For the past few months, it’s been important for me to take it slowly. To apply the truth of Matthew 6:34. And to apply one of the first verses that I can remember memorizing: Proverbs 3:5-6: “Trust in the Lord with all your heart and lean not on your own understanding. In all your ways acknowledge Him and He shall direct your paths.”
In the midst of the coronavirus pandemic (impacting my life since March 12, 2020), and in the midst of concerns about racism, in the midst of my mother’s experience with ALS, in the midst of the birth of 2 new grandsons… life as I knew it was all different and difficult.
I was afraid. I still wrestle with some fears.
God is good. And personal. And compassionate. I know that He allows trials and tests of my faith, and even though that can be very uncomfortable, challenging, and even painful, I am thankful for His intimate involvement in my life.
I am thankful that God has given me delight in His Word. He has given me the privilege of in-depth study of the Bible for many years, and His truth is the basis of my evaluation of what is happening in my life and circumstances in the world today.
The truth that you may be very familiar with from John 3:16 is life-saving. Life-giving. Life-sustaining. It’s about how I live my life right now, and it’s about my life for eternity.
“For God so loved the world, that He gave His only begotten Son, that whoever believes in Him will not perish but will have everlasting life.” John 3:16
God sent His Son. His name is Jesus. For the past 3 years, I had the incredible privilege of studying the book of Hebrews and fixing my eyes on Jesus, the Source of eternal salvation. Jesus, our Great High Priest. Jesus, our Good Shepherd. Because I was born a sinner, and acted in sin, I needed a Savior. And God sent Jesus for me. And for you.

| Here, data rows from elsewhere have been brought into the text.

<file path="src/sewc_defines.vh">
`ifndef SEWC_DEFINES_VH
`define SEWC_DEFINES_VH

// ****************************************
// Register addresses on the 4-bit port
// ****************************************
`define SEWC_ADDR_VIDEO        4'h0
`define SEWC_ADDR_EXPOSURE     4'h2
`define SEWC_ADDR_GAIN         4'h3
`define SEWC_ADDR_DIVIDER      4'h4
`define SEWC_ADDR_MISC         4'h5
`define SEWC_ADDR_HWIN         4'h6
`define SEWC_ADDR_VWIN         4'h7

// ****************************************
// Reset values
// ****************************************
`define SEWC_RST_EXPOSURE      8'h00
`define SEWC_RST_GAIN          8'h00
`define SEWC_RST_DIVIDER       8'h00
`define SEWC_RST_MISC          8'h00
`define SEWC_RST_HWIN          8'h00
`define SEWC_RST_VWIN          8'h00

// ****************************************
// Field positions
// ****************************************
`define SEWC_EXP_AUTO_BIT      7
`define SEWC_GAIN_MSB          2
`define SEWC_DIV_MSB           5
`define SEWC_MISC_GAMMA        7
`define SEWC_MISC_FLIP         6
`define SEWC_MISC_INDOOR       5
`define SEWC_MISC_BACKLIGHT    4
`define SEWC_MISC_HOLD         3
`define SEWC_MISC_PCLK_GATE    2
`define SEWC_MISC_PCLK_INV     1
`define SEWC_MISC_SHARP_BYP    0

// ****************************************
// Raster geometry, in pixel ticks and lines
// ****************************************
`define SEWC_H_TOTAL           9'd458
`define SEWC_V_TOTAL           10'd625
`define SEWC_H_ACTIVE          9'd384
`define SEWC_V_ACTIVE          10'd288
`define SEWC_BLOCK_W           9'd24
`define SEWC_BLOCK_H           10'd18
`define SEWC_LAST_BLOCK        4'hF

// ****************************************
// Auto exposure
// ****************************************
`define SEWC_AE_BRIGHT_LEVEL   8'h80
`define SEWC_AE_MARGIN         17'h02000
`define SEWC_EXP_MAX           7'h7F
`define SEWC_GAIN_MAX          3'h7

`endif

</file>
<file path="src/sewc_tick_div.v">
`timescale 1ns/100ps

// ****************************************
// Pixel tick divider: one pulse every divisor+1 clocks
// ****************************************
module sewc_tick_div #(
  parameter WIDTH = 6
) (
  input  wire             mclk,
  input  wire             arst_n,
  input  wire [WIDTH-1:0] divisor,
  output reg              tick
);

  reg [WIDTH-1:0] count;

  always @(posedge mclk or negedge arst_n) begin
    if (!arst_n) begin
      count <= {WIDTH{1'b0}};
      tick  <= 1'b0;
    end else if (count >= divisor) begin
      count <= {WIDTH{1'b0}};
      tick  <= 1'b1;
    end else begin
      count <= count + 1'b1;
      tick  <= 1'b0;
    end
  end

endmodule

</file>
<file path="src/sewc_raster.v">
`timescale 1ns/100ps
`include "sewc_defines.vh"

// ****************************************
// Line and frame counters driven by the pixel tick
// ****************************************
module sewc_raster (
  input  wire       mclk,
  input  wire       arst_n,
  input  wire       tick,
  output reg  [8:0] hpos,
  output reg  [9:0] vpos,
  output reg        frame_start
);

  always @(posedge mclk or negedge arst_n) begin
    if (!arst_n) begin
      hpos        <= 9'h000;
      vpos        <= 10'h000;
      frame_start <= 1'b0;
    end else begin
      frame_start <= 1'b0;
      if (tick) begin
        if (hpos == `SEWC_H_TOTAL - 9'd1) begin
          hpos <= 9'h000;
          if (vpos == `SEWC_V_TOTAL - 10'd1) begin
            vpos        <= 10'h000;
            frame_start <= 1'b1;
          end else begin
            vpos <= vpos + 10'd1;
          end
        end else begin
          hpos <= hpos + 9'd1;
        end
      end
    end
  end

endmodule

</file>
<file path="src/sewc_top.v">
`timescale 1ns/100ps
`include "sewc_defines.vh"

module sewc_top (
  input  wire       mclk,
  input  wire       arst_n,
  input  wire       cs_n,
  input  wire       we_n,
  input  wire       oe_n,
  input  wire [3:0] addr,
  input  wire [7:0] data_in,
  output reg  [7:0] data_out,
  output reg        data_oe,
  input  wire [7:0] pixel_sample,
  output reg  [8:0] col_addr,
  output reg  [8:0] row_addr,
  output reg  [7:0] pixel_data,
  output reg        line_valid,
  output reg        frame_sync,
  output reg        pixclk,
  output reg  [6:0] exposure_time_code,
  output reg  [2:0] gain_code,
  output reg        indoor_select,
  output reg        backlight_comp
);

  // ****************************************
  // Functions
  // ****************************************
  // Quotient above 15 only outside the active area, where it is masked
  function [3:0] block_of;
    input [9:0] pos;
    input [9:0] size;
    reg   [9:0] quot;
    begin
      quot     = pos / size;
      block_of = quot[3:0];
    end
  endfunction

  // Window spans start..end; an end before the start runs to the last block
  function in_span;
    input [3:0] blk;
    input [7:0] win;
    reg   [3:0] last;
    begin
      last    = (win[3:0] < win[7:4]) ? `SEWC_LAST_BLOCK : win[3:0];
      in_span = (blk >= win[7:4]) && (blk <= last);
    end
  endfunction

  // Piecewise approximation of a 0.45 power curve
  function [7:0] gamma_curve;
    input [7:0] x;
    reg   [9:0] y;
    begin
      if (x < 8'h10) begin
        y = {x, 2'b00};
      end else if (x < 8'h40) begin
        y = 10'd60 + (({2'b00, x} - 10'd16) * 10'd3 >> 1);
      end else begin
        y = 10'd130 + (({2'b00, x} - 10'd64) * 10'd5 >> 3);
      end
      gamma_curve = (y > 10'd255) ? 8'hFF : y[7:0];
    end
  endfunction

  // ****************************************
  // Pin synchronisers
  // ****************************************
  reg [1:0] cs_sync;
  reg [1:0] we_sync;
  reg [1:0] oe_sync;
  reg [3:0] addr_m;
  reg [3:0] addr_s;
  reg [7:0] din_m;
  reg [7:0] din_s;
  reg       we_prev;
  reg       cs_prev;

  always @(posedge mclk or negedge arst_n) begin
    if (!arst_n) begin
      cs_sync <= 2'b11;
      we_sync <= 2'b11;
      oe_sync <= 2'b11;
      addr_m  <= 4'h0;
      addr_s  <= 4'h0;
      din_m   <= 8'h00;
      din_s   <= 8'h00;
      we_prev <= 1'b1;
      cs_prev <= 1'b1;
    end else begin
      cs_sync <= {cs_sync[0], cs_n};
      we_sync <= {we_sync[0], we_n};
      oe_sync <= {oe_sync[0], oe_n};
      addr_m  <= addr;
      addr_s  <= addr_m;
      din_m   <= data_in;
      din_s   <= din_m;
      we_prev <= we_sync[1];
      cs_prev <= cs_sync[1];
    end
  end

  // Write lands on the rising edge of write enable, so data has settled
  wire wr_strobe = we_sync[1] && !we_prev && !cs_prev;

  // ****************************************
  // Register file
  // ****************************************
  reg [7:0] exposure_control;
  reg [7:0] gain_control;
  reg [7:0] frame_rate_divider;
  reg [7:0] misc_control;
  reg [7:0] horizontal_window;
  reg [7:0] vertical_window;

  always @(posedge mclk or negedge arst_n) begin
    if (!arst_n) begin
      exposure_control   <= `SEWC_RST_EXPOSURE;
      gain_control       <= `SEWC_RST_GAIN;
      frame_rate_divider <= `SEWC_RST_DIVIDER;
      misc_control       <= `SEWC_RST_MISC;
      horizontal_window  <= `SEWC_RST_HWIN;
      vertical_window    <= `SEWC_RST_VWIN;
    end else if (wr_strobe) begin
      case (addr_s)
        `SEWC_ADDR_EXPOSURE: exposure_control   <= din_s;
        `SEWC_ADDR_GAIN:     gain_control       <= {5'h00, din_s[`SEWC_GAIN_MSB:0]};
        `SEWC_ADDR_DIVIDER:  frame_rate_divider <= {2'b00, din_s[`SEWC_DIV_MSB:0]};
        `SEWC_ADDR_MISC:     misc_control       <= din_s;
        `SEWC_ADDR_HWIN:     horizontal_window  <= din_s;
        `SEWC_ADDR_VWIN:     vertical_window    <= din_s;
        default: begin
        end
      endcase
    end
  end

  // Unimplemented bits and addresses read as zero; address 0 shows the live byte
  always @(posedge mclk or negedge arst_n) begin
    if (!arst_n) begin
      data_out <= 8'h00;
      data_oe  <= 1'b0;
    end else begin
      data_oe <= !cs_sync[1] && !oe_sync[1] && we_sync[1];
      case (addr_s)
        `SEWC_ADDR_VIDEO:    data_out <= pixel_data;
        `SEWC_ADDR_EXPOSURE: data_out <= exposure_control;
        `SEWC_ADDR_GAIN:     data_out <= gain_control;
        `SEWC_ADDR_DIVIDER:  data_out <= frame_rate_divider;
        `SEWC_ADDR_MISC:     data_out <= misc_control;
        `SEWC_ADDR_HWIN:     data_out <= horizontal_window;
        `SEWC_ADDR_VWIN:     data_out <= vertical_window;
        default:             data_out <= 8'h00;
      endcase
    end
  end

  // ****************************************
  // Frame-aligned shadow of settings
  // ****************************************
  // Divider and window changes take hold at a frame start so no frame is split between two settings
  wire       frame_start;
  reg  [5:0] divisor_live;
  reg  [7:0] hwin_live;
  reg  [7:0] vwin_live;

  always @(posedge mclk or negedge arst_n) begin
    if (!arst_n) begin
      divisor_live <= 6'h00;
      hwin_live    <= `SEWC_RST_HWIN;
      vwin_live    <= `SEWC_RST_VWIN;
    end else if (frame_start) begin
      divisor_live <= frame_rate_divider[`SEWC_DIV_MSB:0];
      hwin_live    <= horizontal_window;
      vwin_live    <= vertical_window;
    end
  end

  // ****************************************
  // Timing
  // ****************************************
  wire       tick;
  wire [8:0] hpos;
  wire [9:0] vpos;

  // Tick every divisor+1 clocks; pixel clock toggles per tick, but stops outside the window while the gate bit is set
  sewc_tick_div #(
    .WIDTH (6)
  ) u_div (
    .mclk    (mclk),
    .arst_n  (arst_n),
    .divisor (divisor_live),
    .tick    (tick)
  );

  // 458 ticks by 625 lines per frame
  sewc_raster u_raster (
    .mclk        (mclk),
    .arst_n      (arst_n),
    .tick        (tick),
    .hpos        (hpos),
    .vpos        (vpos),
    .frame_start (frame_start)
  );

  wire active = (hpos < `SEWC_H_ACTIVE) && (vpos < `SEWC_V_ACTIVE);
  wire [3:0] hblk = block_of({1'b0, hpos}, {1'b0, `SEWC_BLOCK_W});
  wire [3:0] vblk = block_of(vpos, `SEWC_BLOCK_H);
  wire in_window = active && in_span(hblk, hwin_live) && in_span(vblk, vwin_live);

  // ****************************************
  // Pixel path
  // ****************************************
  wire flip  = misc_control[`SEWC_MISC_FLIP];
  reg  window_d;
  reg  [7:0] prev_pix;
  reg  next_pclk;
  reg  pclk_phase;

  wire [7:0] toned = misc_control[`SEWC_MISC_GAMMA] ? gamma_curve(pixel_sample) : pixel_sample;
  wire signed [9:0] edge_term = ($signed({2'b00, toned}) - $signed({2'b00, prev_pix})) >>> 1;
  wire signed [9:0] sharp_val = $signed({2'b00, toned}) + edge_term;
  wire [7:0] sharpened = sharp_val[9] ? 8'h00 : (sharp_val[8] ? 8'hFF : sharp_val[7:0]);
  wire [7:0] out_pix = misc_control[`SEWC_MISC_SHARP_BYP] ? toned : sharpened;

  always @* begin
    next_pclk = pclk_phase;
    if (tick) begin
      if (!misc_control[`SEWC_MISC_PCLK_GATE] || in_window || window_d) begin
        next_pclk = !pclk_phase;
      end else begin
        next_pclk = 1'b0;
      end
    end
  end

  always @(posedge mclk or negedge arst_n) begin
    if (!arst_n) begin
      col_addr   <= 9'h000;
      row_addr   <= 9'h000;
      pixel_data <= 8'h00;
      line_valid <= 1'b0;
      frame_sync <= 1'b0;
      window_d   <= 1'b0;
      prev_pix   <= 8'h00;
      pclk_phase <= 1'b0;
      pixclk     <= 1'b0;
    end else begin
      pclk_phase <= next_pclk;
      pixclk     <= next_pclk ^ misc_control[`SEWC_MISC_PCLK_INV];
      if (tick) begin
        // Address this tick, sample returns for the next one
        col_addr   <= (flip && active) ? (`SEWC_H_ACTIVE - 9'd1 - hpos) : hpos;
        row_addr   <= vpos[8:0];
        window_d   <= in_window;
        // Data keeps flowing outside the window; only line_valid qualifies it
        pixel_data <= out_pix;
        prev_pix   <= toned;
        line_valid <= window_d;
        frame_sync <= (vpos == 10'd0);
      end
    end
  end

  // ****************************************
  // Exposure and gain
  // ****************************************
  wire auto_mode = exposure_control[`SEWC_EXP_AUTO_BIT];
  wire hold      = misc_control[`SEWC_MISC_HOLD];
  reg  [16:0] bright_cnt;
  reg  [16:0] dark_cnt;
  reg  [6:0]  ae_exposure;
  reg  [2:0]  ae_gain;

  // Crude brightness balance: whole image counted, as the metering ignores the window
  always @(posedge mclk or negedge arst_n) begin
    if (!arst_n) begin
      bright_cnt  <= 17'h00000;
      dark_cnt    <= 17'h00000;
      ae_exposure <= `SEWC_EXP_MAX;
      ae_gain     <= 3'h0;
    end else if (frame_start) begin
      bright_cnt <= 17'h00000;
      dark_cnt   <= 17'h00000;
      if (auto_mode && !hold) begin
        if (bright_cnt > dark_cnt + `SEWC_AE_MARGIN) begin
          if (ae_gain != 3'h0) begin
            ae_gain <= ae_gain - 3'd1;
          end else if (ae_exposure != 7'h00) begin
            ae_exposure <= ae_exposure - 7'd1;
          end
        end else if (dark_cnt > bright_cnt + `SEWC_AE_MARGIN) begin
          if (ae_exposure != `SEWC_EXP_MAX) begin
            ae_exposure <= ae_exposure + 7'd1;
          end else if (ae_gain != `SEWC_GAIN_MAX) begin
            ae_gain <= ae_gain + 3'd1;
          end
        end
      end
    end else if (tick && active) begin
      if (pixel_sample >= `SEWC_AE_BRIGHT_LEVEL) begin
        bright_cnt <= bright_cnt + 17'd1;
      end else begin
        dark_cnt <= dark_cnt + 17'd1;
      end
    end
  end

  // Exposure and gain codes update once per frame, settled well inside two frames; indoor and backlight follow the register at once
  always @(posedge mclk or negedge arst_n) begin
    if (!arst_n) begin
      exposure_time_code <= 7'h00;
      gain_code          <= 3'h0;
      indoor_select      <= 1'b0;
      backlight_comp     <= 1'b0;
    end else begin
      indoor_select  <= misc_control[`SEWC_MISC_INDOOR];
      backlight_comp <= misc_control[`SEWC_MISC_BACKLIGHT];
      if (frame_start) begin
        if (auto_mode) begin
          exposure_time_code <= ae_exposure;
          gain_code          <= ae_gain;
        end else begin
          exposure_time_code <= exposure_control[6:0];
          gain_code          <= gain_control[`SEWC_GAIN_MSB:0];
        end
      end
    end
  end

endmodule

</file>
<file path="config.mk">
export PLATFORM = sky130hd
export DESIGN_NAME = sewc_top
export DESIGN_NICKNAME = d
export VERILOG_FILES = /design/src/sewc_tick_div.v /design/src/sewc_raster.v /design/src/sewc_top.v
export VERILOG_INCLUDE_DIRS = /design/src /design/src/src
export SDC_FILE = /design/constraint.sdc
export NUM_CORES = 1
export LEC_CHECK = 0
export BUFFER_PORTS_ARGS = -buffer_cell sky130_fd_sc_hd__buf_4
export CORE_MARGIN = 10
export CORE_UTILIZATION = 25
export DETAILED_ROUTE_END_ITERATION = 10
export SYNTH_ARGS = -nofsm -noshare
export SYNTH_HDL_FRONTEND = slang
export SYNTH_HIERARCHICAL = 1
export SYNTH_SLANG_ARGS = --single-unit
</file>
<file path="constraint.sdc">
create_clock -name mclk -period 6.8 [get_ports mclk]
set_clock_uncertainty 0.2 [all_clocks]
set_input_delay 0.68 -clock mclk [delete_from_list [all_inputs] [get_ports mclk]]
set_output_delay 0.68 -clock mclk [all_outputs]
set_load 0.01 [all_outputs]
</file>
After elaboration in Yosys (flattened, before gate mapping) --
Cells that the tools add are included.
Cells by class: add/subtract/negate cells 18, multipliers 2, div/mod/pow operators 2, order comparisons 15, eq/ne operators 15, shift operators 0, muxes and demuxes 38, bitwise gates (word level) 1, reductions and logical operators 41
Operator list (count):
- 2-to-1 mux 17 bit | 6
- one-hot mux 8 bit (7 select lines) | 1
- 2-to-1 mux 7 bit | 6
- 2-to-1 mux 8 bit | 5
- adder 17 x 1 -> 17 bit, second input constant | 2
- adder 17 x 14 -> 17 bit, second input constant | 2
- > comparator 17 bit | 2
- 2-to-1 mux 10 bit | 3
- 2-to-1 mux 3 bit | 6
- 2-to-1 mux 9 bit | 2
- AND reduction 2 bit | 9
- == test 4 x 3 -> 1 bit, second input constant | 4
- logical AND 1 bit | 12
- AND reduction 6 bit | 2
- adder 10 x 1 -> 10 bit, second input constant | 1
- adder 6 x 9 -> 10 bit, first input constant | 1
- adder 9 x 8 -> 10 bit | 1
- divider 10 x 5 -> 10 bit, second input constant | 1
- divider 9 x 5 -> 10 bit, second input constant | 1
- == test 10 bit, second input constant | 1
- > comparator 10 x 8 -> 1 bit, second input constant | 1
- logical NOT 10 bit | 1
- < comparator 10 x 9 -> 1 bit, second input constant | 1
- multiplier 10 x 2 -> 10 bit, second input constant | 1
- 36 further kinds | 60
Storage, ports and cells: register bits 226, latch bits 0, bits in writable memories 0, memory bits (read-only) 0, input bits 25, output and inout port bits 50, logic and storage cells 174, memories 0

Logic depth before layout (Yosys ltp) --
depth after elaboration 13, depth in mapped cells 29, depth with buffers taken out 29

Hierarchy --
Netlist, hierarchy kept.
Modules (own cells, without submodules):
- sewc_top | instances 1, cells each 1202, area each 12041.5 µm², seq. area each 4998.5 µm²
- sewc_raster | instances 1, cells each 108, area each 1058.5 µm², seq. area each 500.5 µm²
- sewc_tick_div | instances 1, cells each 45, area each 445.4 µm², seq. area each 175.2 µm²

Worst setup path after synthesis --
No wires, ideal clock.
path kind input-to-reg, start input port pixel_sample[5], end register pixel_data[6], setup time 88 ps, arrival 6131 ps, data required time 6512 ps, slack 381 ps, cell stages on the path 23, buffers on the path 0, cell sequence inv_1 ha_1 xor2_1 ha_1 or3_4 a2111oi_4 or4b_4 o211ai_4 a31oi_1 or2_2 ha_1 a21oi_1 a41o_1 xnor2_1 ha_1 a21oi_1 o21ai_0 a2111o_1 a31oi_1 o21ai_0 a21oi_1 o21ai_0 a41oi_1
On the way: word-level cells in the longest chain between the ends 13, elaborated cells between the ends (all ways) 18, classes of those cells add/sub: 6; mul: 2; order compare: 3; mux: 7
RTL lines:
- start, declared | line sewc_top.v:14 | input wire [7:0] pixel_sample,
- subtractor 8 x 5 -> 9 bit or subtractor 8 x 7 -> 9 bit (tied branches) | line sewc_top.v:60, sewc_top.v:62
- multiplier 10 x 2 -> 10 bit or multiplier 10 x 3 -> 10 bit (tied branches) | line sewc_top.v:60, sewc_top.v:62
- adder 6 x 9 -> 10 bit or adder 8 x 7 -> 9 bit (tied branches) | line sewc_top.v:60, sewc_top.v:62
- 2-to-1 mux 10 bit | line sewc_top.v:59 | end else if (x < 8'h40) begin
- 2-to-1 mux 10 bit (*) | line sewc_top.v:57 | if (x < 8'h10) begin
- > comparator 10 x 8 -> 1 bit | line sewc_top.v:64 | gamma_curve = (y > 10'd255) ? 8'hFF : y[7:0];
- 2-to-1 mux 8 bit (*) | line sewc_top.v:64
- 2-to-1 mux 8 bit (*) | line sewc_top.v:222 | wire [7:0] toned = misc_control[`SEWC_MISC_GAMMA] ? gamma_curve(pixel_sample) : pixel_sample;
- via toned[2] | line sewc_top.v:222
- subtractor 8 x 8 -> 9 bit | line sewc_top.v:223 | wire signed [9:0] edge_term = ($signed({2'b00, toned}) - $signed({2'b00, prev_pix})) >>> 1;
- adder 9 x 8 -> 10 bit (*) | line sewc_top.v:224 | wire signed [9:0] sharp_val = $signed({2'b00, toned}) + edge_term;
- 2-to-1 mux 8 bit | line sewc_top.v:225 | wire [7:0] sharpened = sharp_val[9] ? 8'h00 : (sharp_val[8] ? 8'hFF : sharp_val[7:0]);
- 2-to-1 mux 8 bit (*) | line sewc_top.v:225
- 2-to-1 mux 8 bit (*) | line sewc_top.v:226 | wire [7:0] out_pix = misc_control[`SEWC_MISC_SHARP_BYP] ? toned : sharpened;
- end signal, assigned | line sewc_top.v:259 | pixel_data <= out_pix;
- end, declared | line sewc_top.v:17 | output reg [7:0] pixel_data,
The timed path passes the listed nets; every way through them passes the cells marked *. A chain may end at the register's enable or synchronous reset.

Final worst setup path --
start input port pixel_sample[5], end register pixel_data[7]
Same word-level chain as after synthesis.
===== config.mk =====
export PLATFORM = sky130hd
export DESIGN_NAME = slm_strap_latch
export DESIGN_NICKNAME = d
export VERILOG_FILES = /design/src/verilog/slm_pkg.sv /design/src/verilog/slm_strap_latch.sv
export SDC_FILE = /design/constraint.sdc
export NUM_CORES = 1
export LEC_CHECK = 0
export BUFFER_PORTS_ARGS = -buffer_cell sky130_fd_sc_hd__buf_2
export CORE_AREA = 3 3 40 42
export DETAILED_ROUTE_END_ITERATION = 10
export DIE_AREA = 0 0 43 45
export PLACE_DENSITY_LB_ADDON = 0.15
export SYNTH_ARGS = -nofsm -noshare
export SYNTH_HDL_FRONTEND = slang
export SYNTH_SLANG_ARGS = --single-unit

===== constraint.sdc =====
create_clock -name i_core_clk -period 1 [get_ports i_core_clk]
set_clock_uncertainty 0.1 [all_clocks]
set_input_delay 0.1 -clock i_core_clk [delete_from_list [all_inputs] [get_ports i_core_clk]]
set_output_delay 0.1 -clock i_core_clk [all_outputs]
set_load 0.1 [all_outputs]

===== src/verilog/slm_pkg.sv =====
// Overview of operation
// [RULE1] dma source flag high when dma wrote into rank or reads sdram
// [RULE2] pci source flag high when pci wrote into rank or reads sdram
// [RULE3] cpu source flag high when cpu wrote into rank or reads sdram
// [RULE4] flags form per-initiator mask; several may be high on merged writes
// [RULE5] five configuration straps latched at power-good assertion, held until next
// [RULE6] debug-disable strap high at power-good blocks software debug enable
// [RULE7] debug-disable strap low lets software enable debug mode
// [RULE8] two lowest latched straps select 8, 16 or 32 bit boot width
// [RULE9] strap pins carry other functions afterwards; later levels ignored
// [RULE10] third strap low uses general-purpose bus, high uses sdram bus
// [RULE11] hi=0 lo=0 8 bits; hi=0 lo=1 16 bits; hi=1 32 bits
// [RULE12] latched straps read zero before first power-good assertion
package slm_pkg;
  localparam int SRC_DMA = 0;
  localparam int SRC_PCI = 1;
  localparam int SRC_CPU = 2;
  localparam int SRC_W   = 3;

  typedef enum logic [1:0] {
    SLM_W8  = 2'h0,
    SLM_W16 = 2'h1,
    SLM_W32 = 2'h2
  } slm_width_e;

  typedef struct packed {
    logic debug_dis;
    logic cfg3;
    logic bus_sel;
    logic width_hi;
    logic width_lo;
  } slm_strap_s;

  localparam slm_strap_s STRAP_RST = '{default: 1'b0};

  typedef struct packed {
    logic dma;
    logic pci;
    logic cpu;
  } slm_src_s;
endpackage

I trust God and I trust Jesus. And I depend on the Holy Spirit to lead me – one day at a time.
I don’t know what tomorrow will bring. James 4:15 tells me to say: “If the Lord wills, we will do this or that….” So – if the Lord wills, I will be teaching through the book of Psalms. And if that is what the Lord wills, I am looking forward to the regular instruction to praise the Lord, meditate on His Word, and find refuge in His Son.
I know that I will find encouragement, instruction, truth, and hope in the Psalms. I will express my emotion in dependence on the Lord. I will express my devotion to my God. I will face my fears with the truth of who God is and what He has done and what He will do.
For people around the world, the past few months have been full of a multitude of ups and downs. Here a few pictures from events in my life recently!
wiping groceries -yes I did. cutting hair – not my skill. exciting purchase – disco ball. zooming Bible study – a blessing.
welcoming babies! 1st grandson – March 2020. 2nd grandson – May 2020
sweet moments – Claire and the flamingo! Brooks and his great-grandparents!
one wonderful week – with all the family in Florida. Claire, Caleb and all! Keeping it safe. And happy!
good times – close to home!
Moving forward now – it’s always right to take it – one day at a time. Seeking first the Kingdom of God and His rightousness. Waiting til I’m finally really “safe at home” in Heaven with Jesus. That will be the BEST day.
Until then, I’ll keep reading the letters from home. The message from God my Father. I’d love for you to join me.